● **ASSIGNMENT**: Give back all of the data exactly as written.

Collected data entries
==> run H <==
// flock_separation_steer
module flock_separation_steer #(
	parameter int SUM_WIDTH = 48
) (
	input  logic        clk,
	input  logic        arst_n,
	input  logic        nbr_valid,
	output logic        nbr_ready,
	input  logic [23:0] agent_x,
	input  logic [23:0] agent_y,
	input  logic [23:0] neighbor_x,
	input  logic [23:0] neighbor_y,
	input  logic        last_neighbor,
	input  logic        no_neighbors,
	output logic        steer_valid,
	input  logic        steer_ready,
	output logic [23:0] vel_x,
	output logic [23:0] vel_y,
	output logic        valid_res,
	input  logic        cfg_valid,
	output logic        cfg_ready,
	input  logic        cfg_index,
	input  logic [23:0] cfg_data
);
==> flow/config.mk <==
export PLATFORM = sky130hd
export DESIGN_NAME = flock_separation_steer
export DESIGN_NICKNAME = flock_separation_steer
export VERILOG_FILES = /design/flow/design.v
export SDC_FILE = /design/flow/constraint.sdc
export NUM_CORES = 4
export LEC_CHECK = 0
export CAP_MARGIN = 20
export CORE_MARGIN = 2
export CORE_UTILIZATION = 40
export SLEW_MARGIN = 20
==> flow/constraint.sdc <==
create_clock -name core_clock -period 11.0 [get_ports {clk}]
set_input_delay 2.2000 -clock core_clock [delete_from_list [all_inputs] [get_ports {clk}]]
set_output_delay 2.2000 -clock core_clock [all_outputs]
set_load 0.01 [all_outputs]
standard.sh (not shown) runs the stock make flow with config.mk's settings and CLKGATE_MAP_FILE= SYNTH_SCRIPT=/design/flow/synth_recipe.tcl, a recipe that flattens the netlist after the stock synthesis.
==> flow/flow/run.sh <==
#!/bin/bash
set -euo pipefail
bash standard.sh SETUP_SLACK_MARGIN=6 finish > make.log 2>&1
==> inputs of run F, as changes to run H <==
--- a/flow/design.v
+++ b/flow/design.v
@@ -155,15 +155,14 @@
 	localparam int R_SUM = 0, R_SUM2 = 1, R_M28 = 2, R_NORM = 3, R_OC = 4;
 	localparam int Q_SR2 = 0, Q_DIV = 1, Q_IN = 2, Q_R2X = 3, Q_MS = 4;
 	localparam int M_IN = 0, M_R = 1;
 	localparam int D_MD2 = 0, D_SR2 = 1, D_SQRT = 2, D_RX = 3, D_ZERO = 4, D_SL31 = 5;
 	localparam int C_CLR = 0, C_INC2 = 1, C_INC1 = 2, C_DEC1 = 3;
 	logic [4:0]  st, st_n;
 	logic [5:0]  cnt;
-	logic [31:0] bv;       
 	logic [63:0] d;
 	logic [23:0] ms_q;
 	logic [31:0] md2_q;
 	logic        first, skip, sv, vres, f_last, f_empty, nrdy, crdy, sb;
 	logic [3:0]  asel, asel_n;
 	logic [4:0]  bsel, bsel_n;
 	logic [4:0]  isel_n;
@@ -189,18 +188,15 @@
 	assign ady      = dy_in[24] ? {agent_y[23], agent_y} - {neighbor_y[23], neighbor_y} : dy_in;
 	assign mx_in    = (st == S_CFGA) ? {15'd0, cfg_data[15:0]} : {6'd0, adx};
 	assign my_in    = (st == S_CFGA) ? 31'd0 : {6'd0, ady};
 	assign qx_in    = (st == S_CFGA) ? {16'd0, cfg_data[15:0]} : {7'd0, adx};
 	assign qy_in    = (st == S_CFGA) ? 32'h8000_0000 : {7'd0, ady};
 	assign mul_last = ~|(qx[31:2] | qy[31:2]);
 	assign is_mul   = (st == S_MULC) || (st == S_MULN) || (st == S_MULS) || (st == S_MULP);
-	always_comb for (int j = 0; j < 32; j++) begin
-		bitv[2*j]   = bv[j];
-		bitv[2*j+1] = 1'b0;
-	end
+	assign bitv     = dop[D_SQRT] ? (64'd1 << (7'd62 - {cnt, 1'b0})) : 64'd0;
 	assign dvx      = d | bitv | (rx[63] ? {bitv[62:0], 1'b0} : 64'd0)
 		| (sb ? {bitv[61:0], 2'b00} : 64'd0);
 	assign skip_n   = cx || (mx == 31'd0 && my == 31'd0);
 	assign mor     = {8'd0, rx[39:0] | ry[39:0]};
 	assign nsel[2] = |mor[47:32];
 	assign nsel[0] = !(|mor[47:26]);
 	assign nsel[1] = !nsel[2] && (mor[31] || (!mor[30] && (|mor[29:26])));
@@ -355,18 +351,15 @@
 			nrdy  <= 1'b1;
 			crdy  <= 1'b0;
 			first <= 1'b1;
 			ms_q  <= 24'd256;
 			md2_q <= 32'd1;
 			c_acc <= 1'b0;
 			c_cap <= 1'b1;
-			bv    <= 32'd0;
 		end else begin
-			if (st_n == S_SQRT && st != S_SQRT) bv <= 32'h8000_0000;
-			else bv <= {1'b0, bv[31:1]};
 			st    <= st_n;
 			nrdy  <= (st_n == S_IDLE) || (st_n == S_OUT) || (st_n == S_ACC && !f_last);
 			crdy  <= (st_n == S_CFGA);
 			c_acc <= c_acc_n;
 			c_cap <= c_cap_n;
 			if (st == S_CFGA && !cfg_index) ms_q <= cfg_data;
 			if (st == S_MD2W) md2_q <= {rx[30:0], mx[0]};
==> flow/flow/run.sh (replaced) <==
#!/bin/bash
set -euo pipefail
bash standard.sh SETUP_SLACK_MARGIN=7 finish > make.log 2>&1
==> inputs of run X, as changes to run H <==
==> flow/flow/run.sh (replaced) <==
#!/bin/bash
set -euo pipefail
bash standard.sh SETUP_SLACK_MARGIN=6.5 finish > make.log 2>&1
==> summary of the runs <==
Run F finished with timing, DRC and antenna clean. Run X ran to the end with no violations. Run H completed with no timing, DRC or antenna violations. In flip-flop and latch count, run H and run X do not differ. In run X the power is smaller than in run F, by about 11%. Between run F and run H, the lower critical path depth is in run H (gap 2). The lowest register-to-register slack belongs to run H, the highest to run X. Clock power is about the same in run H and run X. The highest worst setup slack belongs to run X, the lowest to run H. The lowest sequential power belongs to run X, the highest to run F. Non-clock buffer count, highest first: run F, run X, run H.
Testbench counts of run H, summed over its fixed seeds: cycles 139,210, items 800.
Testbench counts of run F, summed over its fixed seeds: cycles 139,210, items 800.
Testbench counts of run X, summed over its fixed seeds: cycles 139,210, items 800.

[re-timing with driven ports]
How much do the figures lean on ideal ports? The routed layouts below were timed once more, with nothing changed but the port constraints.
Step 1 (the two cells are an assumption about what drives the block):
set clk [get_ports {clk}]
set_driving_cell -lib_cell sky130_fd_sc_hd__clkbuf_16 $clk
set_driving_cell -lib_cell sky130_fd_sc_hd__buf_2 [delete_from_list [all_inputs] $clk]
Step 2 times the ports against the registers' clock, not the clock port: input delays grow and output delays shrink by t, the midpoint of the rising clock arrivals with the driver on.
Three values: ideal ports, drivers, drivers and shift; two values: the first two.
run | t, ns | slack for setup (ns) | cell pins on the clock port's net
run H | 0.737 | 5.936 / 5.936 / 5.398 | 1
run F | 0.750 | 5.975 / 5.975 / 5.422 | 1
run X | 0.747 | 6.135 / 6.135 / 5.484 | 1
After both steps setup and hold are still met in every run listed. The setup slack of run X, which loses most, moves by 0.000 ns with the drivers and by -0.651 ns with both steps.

● **YOUR RESPONSE**:
==> run H <==
// flock_separation_steer
module flock_separation_steer #(
	parameter int SUM_WIDTH = 48
) (
	input  logic        clk,
	input  logic        arst_n,
	input  logic        nbr_valid,
	output logic        nbr_ready,
	input  logic [23:0] agent_x,
	input  logic [23:0] agent_y,
	input  logic [23:0] neighbor_x,
	input  logic [23:0] neighbor_y,
	input  logic        last_neighbor,
	input  logic        no_neighbors,
	output logic        steer_valid,
	input  logic        steer_ready,
	output logic [23:0] vel_x,
	output logic [23:0] vel_y,
	output logic        valid_res,
	input  logic        cfg_valid,
	output logic        cfg_ready,
	input  logic        cfg_index,
	input  logic [23:0] cfg_data
);
==> flow/config.mk <==
export PLATFORM = sky130hd
export DESIGN_NAME = flock_separation_steer
export DESIGN_NICKNAME = flock_separation_steer
export VERILOG_FILES = /design/flow/design.v
export SDC_FILE = /design/flow/constraint.sdc
export NUM_CORES = 4
export LEC_CHECK = 0
export CAP_MARGIN = 20
export CORE_MARGIN = 2
export CORE_UTILIZATION = 40
export SLEW_MARGIN = 20
==> flow/constraint.sdc <==
create_clock -name core_clock -period 11.0 [get_ports {clk}]
set_input_delay 2.2000 -clock core_clock [delete_from_list [all_inputs] [get_ports {clk}]]
set_output_delay 2.2000 -clock core_clock [all_outputs]
set_load 0.01 [all_outputs]
standard.sh (not shown) runs the stock make flow with config.mk's settings and CLKGATE_MAP_FILE= SYNTH_SCRIPT=/design/flow/synth_recipe.tcl, a recipe that flattens the netlist after the stock synthesis.
==> flow/flow/run.sh <==
#!/bin/bash
set -euo pipefail
bash standard.sh SETUP_SLACK_MARGIN=6 finish > make.log 2>&1
==> inputs of run F, as changes to run H <==
--- a/flow/design.v
+++ b/flow/design.v
@@ -155,15 +155,14 @@
 	localparam int R_SUM = 0, R_SUM2 = 1, R_M28 = 2, R_NORM = 3, R_OC = 4;
 	localparam int Q_SR2 = 0, Q_DIV = 1, Q_IN = 2, Q_R2X = 3, Q_MS = 4;
 	localparam int M_IN = 0, M_R = 1;
 	localparam int D_MD2 = 0, D_SR2 = 1, D_SQRT = 2, D_RX = 3, D_ZERO = 4, D_SL31 = 5;
 	localparam int C_CLR = 0, C_INC2 = 1, C_INC1 = 2, C_DEC1 = 3;
 	logic [4:0]  st, st_n;
 	logic [5:0]  cnt;
-	logic [31:0] bv;       
 	logic [63:0] d;
 	logic [23:0] ms_q;
 	logic [31:0] md2_q;
 	logic        first, skip, sv, vres, f_last, f_empty, nrdy, crdy, sb;
 	logic [3:0]  asel, asel_n;
 	logic [4:0]  bsel, bsel_n;
 	logic [4:0]  isel_n;
@@ -189,18 +188,15 @@
 	assign ady      = dy_in[24] ? {agent_y[23], agent_y} - {neighbor_y[23], neighbor_y} : dy_in;
 	assign mx_in    = (st == S_CFGA) ? {15'd0, cfg_data[15:0]} : {6'd0, adx};
 	assign my_in    = (st == S_CFGA) ? 31'd0 : {6'd0, ady};
 	assign qx_in    = (st == S_CFGA) ? {16'd0, cfg_data[15:0]} : {7'd0, adx};
 	assign qy_in    = (st == S_CFGA) ? 32'h8000_0000 : {7'd0, ady};
 	assign mul_last = ~|(qx[31:2] | qy[31:2]);
 	assign is_mul   = (st == S_MULC) || (st == S_MULN) || (st == S_MULS) || (st == S_MULP);
-	always_comb for (int j = 0; j < 32; j++) begin
-		bitv[2*j]   = bv[j];
-		bitv[2*j+1] = 1'b0;
-	end
+	assign bitv     = dop[D_SQRT] ? (64'd1 << (7'd62 - {cnt, 1'b0})) : 64'd0;
 	assign dvx      = d | bitv | (rx[63] ? {bitv[62:0], 1'b0} : 64'd0)
 		| (sb ? {bitv[61:0], 2'b00} : 64'd0);
 	assign skip_n   = cx || (mx == 31'd0 && my == 31'd0);
 	assign mor     = {8'd0, rx[39:0] | ry[39:0]};
 	assign nsel[2] = |mor[47:32];
 	assign nsel[0] = !(|mor[47:26]);
 	assign nsel[1] = !nsel[2] && (mor[31] || (!mor[30] && (|mor[29:26])));
@@ -355,18 +351,15 @@
 			nrdy  <= 1'b1;
 			crdy  <= 1'b0;
 			first <= 1'b1;
 			ms_q  <= 24'd256;
 			md2_q <= 32'd1;
 			c_acc <= 1'b0;
 			c_cap <= 1'b1;
-			bv    <= 32'd0;
 		end else begin
-			if (st_n == S_SQRT && st != S_SQRT) bv <= 32'h8000_0000;
-			else bv <= {1'b0, bv[31:1]};
 			st    <= st_n;
 			nrdy  <= (st_n == S_IDLE) || (st_n == S_OUT) || (st_n == S_ACC && !f_last);
 			crdy  <= (st_n == S_CFGA);
 			c_acc <= c_acc_n;
 			c_cap <= c_cap_n;
 			if (st == S_CFGA && !cfg_index) ms_q <= cfg_data;
 			if (st == S_MD2W) md2_q <= {rx[30:0], mx[0]};
==> flow/flow/run.sh (replaced) <==
#!/bin/bash
set -euo pipefail
bash standard.sh SETUP_SLACK_MARGIN=7 finish > make.log 2>&1
==> inputs of run X, as changes to run H <==
==> flow/flow/run.sh (replaced) <==
#!/bin/bash
set -euo pipefail
bash standard.sh SETUP_SLACK_MARGIN=6.5 finish > make.log 2>&1
==> summary of the runs <==
Run F finished with timing, DRC and antenna clean. Run X ran to the end with no violations. Run H completed with no timing, DRC or antenna violations. In flip-flop and latch count, run H and run X do not differ. In run X the power is smaller than in run F, by about 11%. Between run F and run H, the lower critical path depth is in run H (gap 2). The lowest register-to-register slack belongs to run H, the highest to run X. Clock power is about the same in run H and run X. The highest worst setup slack belongs to run X, the lowest to run H. The lowest sequential power belongs to run X, the highest to run F. Non-clock buffer count, highest first: run F, run X, run H.
Testbench counts of run H, summed over its fixed seeds: cycles 139,210, items 800.
Testbench counts of run F, summed over its fixed seeds: cycles 139,210, items 800.
Testbench counts of run X, summed over its fixed seeds: cycles 139,210, items 800.

[re-timing with driven ports]
How much do the figures lean on ideal ports? The routed layouts below were timed once more, with nothing changed but the port constraints.
Step 1 (the two cells are an assumption about what drives the block):
set clk [get_ports {clk}]
set_driving_cell -lib_cell sky130_fd_sc_hd__clkbuf_16 $clk
set_driving_cell -lib_cell sky130_fd_sc_hd__buf_2 [delete_from_list [all_inputs] $clk]
Step 2 times the ports against the registers' clock, not the clock port: input delays grow and output delays shrink by t, the midpoint of the rising clock arrivals with the driver on.
Three values: ideal ports, drivers, drivers and shift; two values: the first two.
run | t, ns | slack for setup (ns) | cell pins on the clock port's net
run H | 0.737 | 5.936 / 5.936 / 5.398 | 1
run F | 0.750 | 5.975 / 5.975 / 5.422 | 1
run X | 0.747 | 6.135 / 6.135 / 5.484 | 1
After both steps setup and hold are still met in every run listed. The setup slack of run X, which loses most, moves by 0.000 ns with the drivers and by -0.651 ns with both steps.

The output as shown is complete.